Top of Data for review
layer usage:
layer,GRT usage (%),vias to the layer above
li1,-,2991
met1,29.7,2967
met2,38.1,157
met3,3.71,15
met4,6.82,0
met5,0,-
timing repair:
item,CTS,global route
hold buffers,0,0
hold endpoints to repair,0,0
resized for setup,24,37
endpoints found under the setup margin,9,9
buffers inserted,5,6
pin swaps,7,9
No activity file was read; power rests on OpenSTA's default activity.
`config.mk`:
```
export PLATFORM = sky130hd
export DESIGN_NAME = opb_register_simulink2ppc
export DESIGN_NICKNAME = d
export VERILOG_FILES = /design/src/rtl/opb_register_simulink2ppc.sv
export SDC_FILE = /design/constraint.sdc
export NUM_CORES = 1
export LEC_CHECK = 0
export ABC_AREA = 0
export ABC_CLOCK_PERIOD_IN_PS = 1700
export BUFFER_PORTS_ARGS = -buffer_cell sky130_fd_sc_hd__buf_2
export CAP_MARGIN = 10
export CORE_UTILIZATION = 25
export DETAILED_ROUTE_END_ITERATION = 10
export HOLD_SLACK_MARGIN = 0.08
export PLACE_DENSITY = 0.59
export REMOVE_ABC_BUFFERS = 1
export SLEW_MARGIN = 0
export SYNTH_ARGS = -nofsm -noshare
export SYNTH_HDL_FRONTEND = slang
export SYNTH_SLANG_ARGS = --single-unit
```
`constraint.sdc`:
```
create_clock -name OPB_Clk -period 1.7 [get_ports OPB_Clk]
set_clock_uncertainty 0.1 [all_clocks]
set_input_delay 0.51 -clock OPB_Clk [delete_from_list [all_inputs] [get_ports OPB_Clk]]
set_output_delay 0.51 -clock OPB_Clk [all_outputs]
set_load 0.05 [all_outputs]
```
`src/rtl/opb_register_simulink2ppc.sv`:
```
// Fabric-to-PowerPC status register on the OPB slave bus: holding register, fresh/overrun
// handshake, update counter and freeze control. SIMULINK2PPC_TIMESTAMP_EN adds a cycle-count TSTAMP.
module opb_register_simulink2ppc #(
    parameter logic [31:0] C_BASEADDR   = 32'h00000000,
    parameter logic [31:0] C_HIGHADDR   = 32'h000000FF,
    parameter int          C_OPB_AWIDTH = 32,
    parameter int          C_OPB_DWIDTH = 32,
    parameter logic [63:0] C_FAMILY     = "virtex6"
) (
    input  logic                        OPB_Clk,
    input  logic                        OPB_Rst_n,
    input  logic [0:C_OPB_AWIDTH-1]     OPB_ABus,
    input  logic [0:C_OPB_DWIDTH/8-1]   OPB_BE,
    input  logic [0:C_OPB_DWIDTH-1]     OPB_DBus,
    input  logic                        OPB_RNW,
    input  logic                        OPB_select,
    input  logic                        OPB_seqAddr,
    output logic [0:C_OPB_DWIDTH-1]     Sl_DBus,
    output logic                        Sl_xferAck,
    output logic                        Sl_errAck,
    output logic                        Sl_retry,
    output logic                        Sl_toutSup,
    input  logic [31:0]                 user_data_in,
    input  logic                        user_valid
);

    // state  | meaning
    // S_IDLE | waiting for a decoded transfer; captures read data / write on accept
    // S_ACK  | Sl_xferAck high for this single cycle, then back to S_IDLE
    typedef enum logic {S_IDLE, S_ACK} state_t;

    state_t      state_q, state_d;
    logic        ack_q, ack_d;
    logic [31:0] rdata_q, rdata_d;
    logic [31:0] data_q, data_d;
    logic [15:0] cnt_q, cnt_d;
    logic        fresh_q, fresh_d;
    logic        ovr_q, ovr_d;
    logic        freeze_q, freeze_d;
    logic [31:0] tstamp;
    logic [31:0] addr_off;
    logic [1:0]  widx;
    logic        hit, take, upd;
    logic        unused_ok;

    assign addr_off   = 32'(OPB_ABus) - C_BASEADDR;
    assign hit        = (addr_off <= (C_HIGHADDR - C_BASEADDR));
    assign widx       = OPB_ABus[28:29];
    assign upd        = user_valid & ~freeze_q;

    assign Sl_xferAck = ack_q;
    assign Sl_DBus    = rdata_q;
    assign Sl_errAck  = 1'b0;
    assign Sl_retry   = 1'b0;
    assign Sl_toutSup = 1'b0;
    assign unused_ok  = &{1'b0, OPB_seqAddr, OPB_DBus[0:29], (C_FAMILY != 64'd0)};

    always_comb begin
        state_d  = state_q;
        ack_d    = 1'b0;
        rdata_d  = 32'h0;
        data_d   = data_q;
        cnt_d    = cnt_q;
        fresh_d  = fresh_q;
        ovr_d    = ovr_q;
        freeze_d = freeze_q;
        take     = 1'b0;

        case (state_q)
            S_IDLE: begin
                if (OPB_select && hit) begin
                    state_d = S_ACK;
                    ack_d   = 1'b1;
                    take    = 1'b1;
                end
            end
            S_ACK:   state_d = S_IDLE;
            default: state_d = S_IDLE;
        endcase

        if (take && OPB_RNW) begin
            case (widx)
                2'd0:    rdata_d = data_q;
                2'd1:    rdata_d = {cnt_q, 14'h0, ovr_q, fresh_q};
                2'd2:    rdata_d = {31'h0, freeze_q};
                default: rdata_d = tstamp;
            endcase
            if (widx == 2'd0)
                fresh_d = 1'b0;
        end

        if (take && !OPB_RNW && (widx == 2'd2) && OPB_BE[3]) begin
            freeze_d = OPB_DBus[31];
            if (OPB_DBus[30])
                ovr_d = 1'b0;
        end

        // Update is applied last so a simultaneous set beats the read clear / overrun clear.
        if (upd) begin
            data_d  = user_data_in;
            cnt_d   = cnt_q + 16'd1;
            fresh_d = 1'b1;
            if (fresh_q)
                ovr_d = 1'b1;
        end
    end

    always_ff @(posedge OPB_Clk or negedge OPB_Rst_n) begin
        if (!OPB_Rst_n) begin
            state_q  <= S_IDLE;
            ack_q    <= 1'b0;
            rdata_q  <= 32'h0;
            data_q   <= 32'h0;
            cnt_q    <= 16'h0;
            fresh_q  <= 1'b0;
            ovr_q    <= 1'b0;
            freeze_q <= 1'b0;
        end else begin
            state_q  <= state_d;
            ack_q    <= ack_d;
            rdata_q  <= rdata_d;
            data_q   <= data_d;
            cnt_q    <= cnt_d;
            fresh_q  <= fresh_d;
            ovr_q    <= ovr_d;
            freeze_q <= freeze_d;
        end
    end

`ifdef SIMULINK2PPC_TIMESTAMP_EN
    logic [31:0] ts_cnt_q, ts_cnt_d;
    logic [31:0] tstamp_q, tstamp_d;

    always_comb begin
        ts_cnt_d = ts_cnt_q + 32'd1;
        tstamp_d = upd ? ts_cnt_q : tstamp_q;
    end

    always_ff @(posedge OPB_Clk or negedge OPB_Rst_n) begin
        if (!OPB_Rst_n) begin
            ts_cnt_q <= 32'h0;
            tstamp_q <= 32'h0;
        end else begin
            ts_cnt_q <= ts_cnt_d;
            tstamp_q <= tstamp_d;
        end
    end

    assign tstamp = tstamp_q;
`else
    assign tstamp = 32'h0;
`endif

endmodule
```
==> config.mk <==
export PLATFORM = sky130hd
export DESIGN_NAME = bin_to_bcd_seq
export DESIGN_NICKNAME = d
export VERILOG_FILES = /design/src/rtl/bin_to_bcd_seq.sv
export SDC_FILE = /design/constraint.sdc
export NUM_CORES = 1
export LEC_CHECK = 0
export CORE_MARGIN = 4
export CORE_UTILIZATION = 51
export CTS_BUF_LIST = sky130_fd_sc_hd__clkbuf_8
export CTS_CLUSTER_SIZE = 10
export DETAILED_ROUTE_END_ITERATION = 12
export HOLD_SLACK_MARGIN = 0.12
export PLACE_DENSITY = 0.8
export SYNTH_ARGS = -nofsm -noshare
export SYNTH_HDL_FRONTEND = slang
export SYNTH_SLANG_ARGS = --single-unit
==> constraint.sdc <==
create_clock -name clk -period 1.5 [get_ports clk]
set_input_delay 0.3 -clock clk [delete_from_list [all_inputs] [get_ports clk]]
set_output_delay 0.3 -clock clk [all_outputs]
set_load 0.02 [all_outputs]
File: src/rtl/fetch_sequencer.sv
`default_nettype none
// ============================================================================
// Module      : fetch_sequencer
// Description : Owns the architectural fetch PC for a non-overlapped front
//               end. It issues one instruction-memory request at a time,
//               hands the returned word to decode, and loads the next PC
//               that decode computes once decode accepts the word. It also
//               handles redirects (flush) from later stages, faults on a
//               misaligned target, and counts words accepted by decode.
//
// Ports       :
//   clk          rising-edge clock
//   rst_n        asynchronous active-low reset
//   imem_req     level request to instruction memory
//   imem_addr    request address (always the fetch PC)
//   imem_ack     memory returned data for the held request
//   imem_rdata   instruction word, valid with imem_ack
//   id_valid     id_instr/id_pc hold a word for decode
//   id_instr     fetched instruction word
//   id_pc        address of id_instr
//   stall        decode hold; the word is not accepted while high
//   next_pc_in   decode-computed target, sampled only on accept
//   flush        redirect from a later stage
//   flush_pc     redirect target
//   pc_fault     sticky misaligned-target flag
//   fetch_count  words accepted by decode, wraps modulo 2^COUNT_W
//
// Revision    : 1.0 - initial release
// ============================================================================
module fetch_sequencer #(
    parameter logic [31:0] RESET_PC = 32'h0000_0000,
    parameter int          COUNT_W  = 32
) (
    input  logic               clk,
    input  logic               rst_n,

    output logic               imem_req,
    output logic [31:0]        imem_addr,
    input  logic               imem_ack,
    input  logic [31:0]        imem_rdata,

    output logic               id_valid,
    output logic [31:0]        id_instr,
    output logic [31:0]        id_pc,
    input  logic               stall,
    input  logic [31:0]        next_pc_in,

    input  logic               flush,
    input  logic [31:0]        flush_pc,

    output logic               pc_fault,
    output logic [COUNT_W-1:0] fetch_count
);

    // ------------------------------------------------------------------------
    // State encoding
    // ------------------------------------------------------------------------
    typedef enum logic [2:0] {
        BOOT   = 3'd0,
        FETCH  = 3'd1,
        DECODE = 3'd2,
        DRAIN  = 3'd3,
        FAULT  = 3'd4
    } state_t;

    localparam logic [COUNT_W-1:0] c_count_one = {{(COUNT_W-1){1'b0}}, 1'b1};

    state_t      r_state;
    // Redirect target held while an abandoned request is still in flight.
    logic [31:0] r_pending_pc;

    // Decode accepts the held word only when it is not stalled and no
    // redirect is arriving in the same cycle.
    logic w_accept;
    logic w_target_aligned;

    assign w_accept         = id_valid && !stall && !flush;
    assign w_target_aligned = (next_pc_in[1:0] == 2'b00);

    // ------------------------------------------------------------------------
    // Sequencer: one registered process drives the state and every output.
    // ------------------------------------------------------------------------
    always_ff @(posedge clk or negedge rst_n) begin
        if (!rst_n) begin
            r_state      <= BOOT;
            r_pending_pc <= 32'h0000_0000;
            imem_req     <= 1'b0;
            imem_addr    <= RESET_PC;
            id_valid     <= 1'b0;
            id_instr     <= 32'h0000_0000;
            id_pc        <= 32'h0000_0000;
            pc_fault     <= 1'b0;
            fetch_count  <= {COUNT_W{1'b0}};
        end else begin
            case (r_state)
                // One idle cycle out of reset, then start fetching. A flush
                // arriving here simply replaces the boot address.
                BOOT: begin
                    imem_req <= 1'b1;
                    id_valid <= 1'b0;
                    if (flush) begin
                        imem_addr <= flush_pc;
                    end
                    r_state <= FETCH;
                end

                // Request outstanding; the address is held until ack.
                FETCH: begin
                    if (flush) begin
                        id_valid <= 1'b0;
                        if (imem_ack) begin
                            // Returned word belongs to the squashed path:
                            // drop it and re-request at the target at once.
                            imem_addr <= flush_pc;
                            imem_req  <= 1'b1;
                        end else begin
                            // The memory still owes a response for the old
                            // address; remember the target and wait it out.
                            r_pending_pc <= flush_pc;
                            r_state      <= DRAIN;
                        end
                    end else if (imem_ack) begin
                        id_instr <= imem_rdata;
                        id_pc    <= imem_addr;
                        id_valid <= 1'b1;
                        imem_req <= 1'b0;
                        r_state  <= DECODE;
                    end
                end

                // Word presented to decode; everything holds while stalled.
                DECODE: begin
                    if (flush) begin
                        id_valid  <= 1'b0;
                        imem_addr <= flush_pc;
                        imem_req  <= 1'b1;
                        pc_fault  <= 1'b0;
                        r_state   <= FETCH;
                    end else if (w_accept) begin
                        fetch_count <= fetch_count + c_count_one;
                        id_valid    <= 1'b0;
                        imem_addr   <= next_pc_in;
                        if (w_target_aligned) begin
                            imem_req <= 1'b1;
                            r_state  <= FETCH;
                        end else begin
                            // Misaligned target: park with no request until
                            // a later stage redirects us.
                            imem_req <= 1'b0;
                            pc_fault <= 1'b1;
                            r_state  <= FAULT;
                        end
                    end
                end

                // Abandoned request still in flight; req stays up with the
                // old address until the memory answers. The newest flush
                // target always wins.
                DRAIN: begin
                    id_valid <= 1'b0;
                    imem_req <= 1'b1;
                    if (imem_ack) begin
                        imem_addr <= flush ? flush_pc : r_pending_pc;
                        r_state   <= FETCH;
                    end else if (flush) begin
                        r_pending_pc <= flush_pc;
                    end
                end

                // Parked after a misaligned target; only a flush leaves.
                FAULT: begin
                    id_valid <= 1'b0;
                    if (flush) begin
                        imem_addr <= flush_pc;
                        imem_req  <= 1'b1;
                        pc_fault  <= 1'b0;
                        r_state   <= FETCH;
                    end else begin
                        imem_req <= 1'b0;
                    end
                end

                default: begin
                    // Unreachable encodings recover through BOOT.
                    imem_req <= 1'b0;
                    id_valid <= 1'b0;
                    r_state  <= BOOT;
                end
            endcase
        end
    end

endmodule
`default_nettype wire
$ cat src/rtl/retospect_neuron_cell.sv
// retospect_neuron_cell
// N-dendrite leaky integrate-and-fire neuron for the cell array. Weights,
// firing threshold, decay-clock select and refractory period load from a
// serial bitstream chain, and all active dendrites are summed each cycle
// with saturation.
//
// Ports
//   clk        clock, all state on posedge
//   reset      synchronous active-high; clears configuration and run state
//   reset_nn   network reset; clears run state only, configuration retained
//   config_en  1 = shift the bitstream chain, 0 = run
//   bs_in      bitstream serial in
//   bs_out     bitstream serial out (LSB of the refractory field)
//   clockbus   decay strobes from the clockbox, one per decay-select value
//   dendrite   spike inputs, bit i weighted by w[i]
//   axon       registered spike output
//
// Build option
//   RETOSPECT_NEURON_INHIBIT_EN  when defined, weights are two's-complement
//   signed so synapses can be inhibitory; the sum is floored at 0. When
//   undefined, weights are unsigned. Chain length and order are unchanged.

module retospect_neuron_cell #(
   parameter int NUM_DENDRITES = 4,
   parameter int W_BITS        = 3,
   parameter int UT_BITS       = 6,
   parameter int SEL_BITS      = 3,
   parameter int REFRAC_BITS   = 2
) (
   input  logic                       clk,
   input  logic                       reset,
   input  logic                       reset_nn,
   input  logic                       config_en,
   input  logic                       bs_in,
   output logic                       bs_out,
   input  logic [2**SEL_BITS-1:0]     clockbus,
   input  logic [NUM_DENDRITES-1:0]   dendrite,
   output logic                       axon
);

   localparam int CHAIN_LEN = NUM_DENDRITES*W_BITS + UT_BITS + SEL_BITS + REFRAC_BITS;
   localparam int ACC_W     = UT_BITS + $clog2(NUM_DENDRITES) + 2;
   localparam int DSEL_LSB  = REFRAC_BITS;
   localparam int THR_LSB   = REFRAC_BITS + SEL_BITS;

   // The whole chain is one shift register. w[0] sits at the MSB end next to
   // bs_in and the refractory field at the LSB end next to bs_out, so shifting
   // the whole vector right moves every field LSB into the next field's MSB.
   logic [CHAIN_LEN-1:0]   chain_q, chain_d;
   logic [UT_BITS-1:0]     ut_q, ut_d;
   logic [REFRAC_BITS-1:0] rcnt_q, rcnt_d;
   logic                   axon_q, axon_d;

   logic [W_BITS-1:0]      wRaw [NUM_DENDRITES];
   logic [UT_BITS-1:0]     thr;
   logic [SEL_BITS-1:0]    dsel;
   logic [REFRAC_BITS-1:0] refrac;
   logic [UT_BITS-1:0]     baseUt;
   logic [ACC_W-1:0]       wExt;
   logic [ACC_W-1:0]       acc;
   logic [UT_BITS-1:0]     sat;
   logic                   fire;

   // Field decode, weighted sum and saturation for the run path.
   always_comb begin
      wRaw   = '{default: '0};
      wExt   = '0;
      thr    = chain_q[THR_LSB +: UT_BITS];
      dsel   = chain_q[DSEL_LSB +: SEL_BITS];
      refrac = chain_q[0 +: REFRAC_BITS];
      baseUt = clockbus[dsel] ? (ut_q >> 1) : ut_q;
      acc    = {{(ACC_W-UT_BITS){1'b0}}, baseUt};
      for (int i = 0; i < NUM_DENDRITES; i++) begin
         wRaw[i] = chain_q[CHAIN_LEN-1-i*W_BITS -: W_BITS];
`ifdef RETOSPECT_NEURON_INHIBIT_EN
         wExt = {{(ACC_W-W_BITS){wRaw[i][W_BITS-1]}}, wRaw[i]};
`else
         wExt = {{(ACC_W-W_BITS){1'b0}}, wRaw[i]};
`endif
         if (dendrite[i]) begin
            acc = acc + wExt;
         end
      end
      // Two's-complement sign bit means the sum went negative; any set bit
      // above the membrane width means it overflowed the membrane range.
      if (acc[ACC_W-1]) begin
         sat = '0;
      end else if (|acc[ACC_W-2:UT_BITS]) begin
         sat = '1;
      end else begin
         sat = acc[UT_BITS-1:0];
      end
      fire = (sat >= thr);
   end

   // Next-state selection: network reset, then configuration shift, then
   // refractory countdown, then integrate-and-fire.
   always_comb begin
      chain_d = chain_q;
      ut_d    = ut_q;
      rcnt_d  = rcnt_q;
      axon_d  = 1'b0;
      if (reset_nn) begin
         ut_d   = '0;
         rcnt_d = '0;
      end else if (config_en) begin
         chain_d = {bs_in, chain_q[CHAIN_LEN-1:1]};
      end else if (rcnt_q != '0) begin
         rcnt_d = rcnt_q - 1'b1;
         ut_d   = '0;
      end else if (fire) begin
         axon_d = 1'b1;
         ut_d   = '0;
         rcnt_d = refrac;
      end else begin
         ut_d = sat;
      end
   end

   // State registers with synchronous full reset.
   always_ff @(posedge clk) begin
      if (reset) begin
         chain_q <= '0;
         ut_q    <= '0;
         rcnt_q  <= '0;
         axon_q  <= 1'b0;
      end else begin
         chain_q <= chain_d;
         ut_q    <= ut_d;
         rcnt_q  <= rcnt_d;
         axon_q  <= axon_d;
      end
   end

   assign bs_out = chain_q[0];
   assign axon   = axon_q;

endmodule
Bottom of Data for review
- Task to carry out -
Look back at the data above. Transcribe exactly the lines starting at the line that contains "asynchronous active-low reset" and ending at the line that contains "valid with imem_ack".

- Answer area -
//   rst_n        asynchronous active-low reset
//   imem_req     level request to instruction memory
//   imem_addr    request address (always the fetch PC)
//   imem_ack     memory returned data for the held request
//   imem_rdata   instruction word, valid with imem_ack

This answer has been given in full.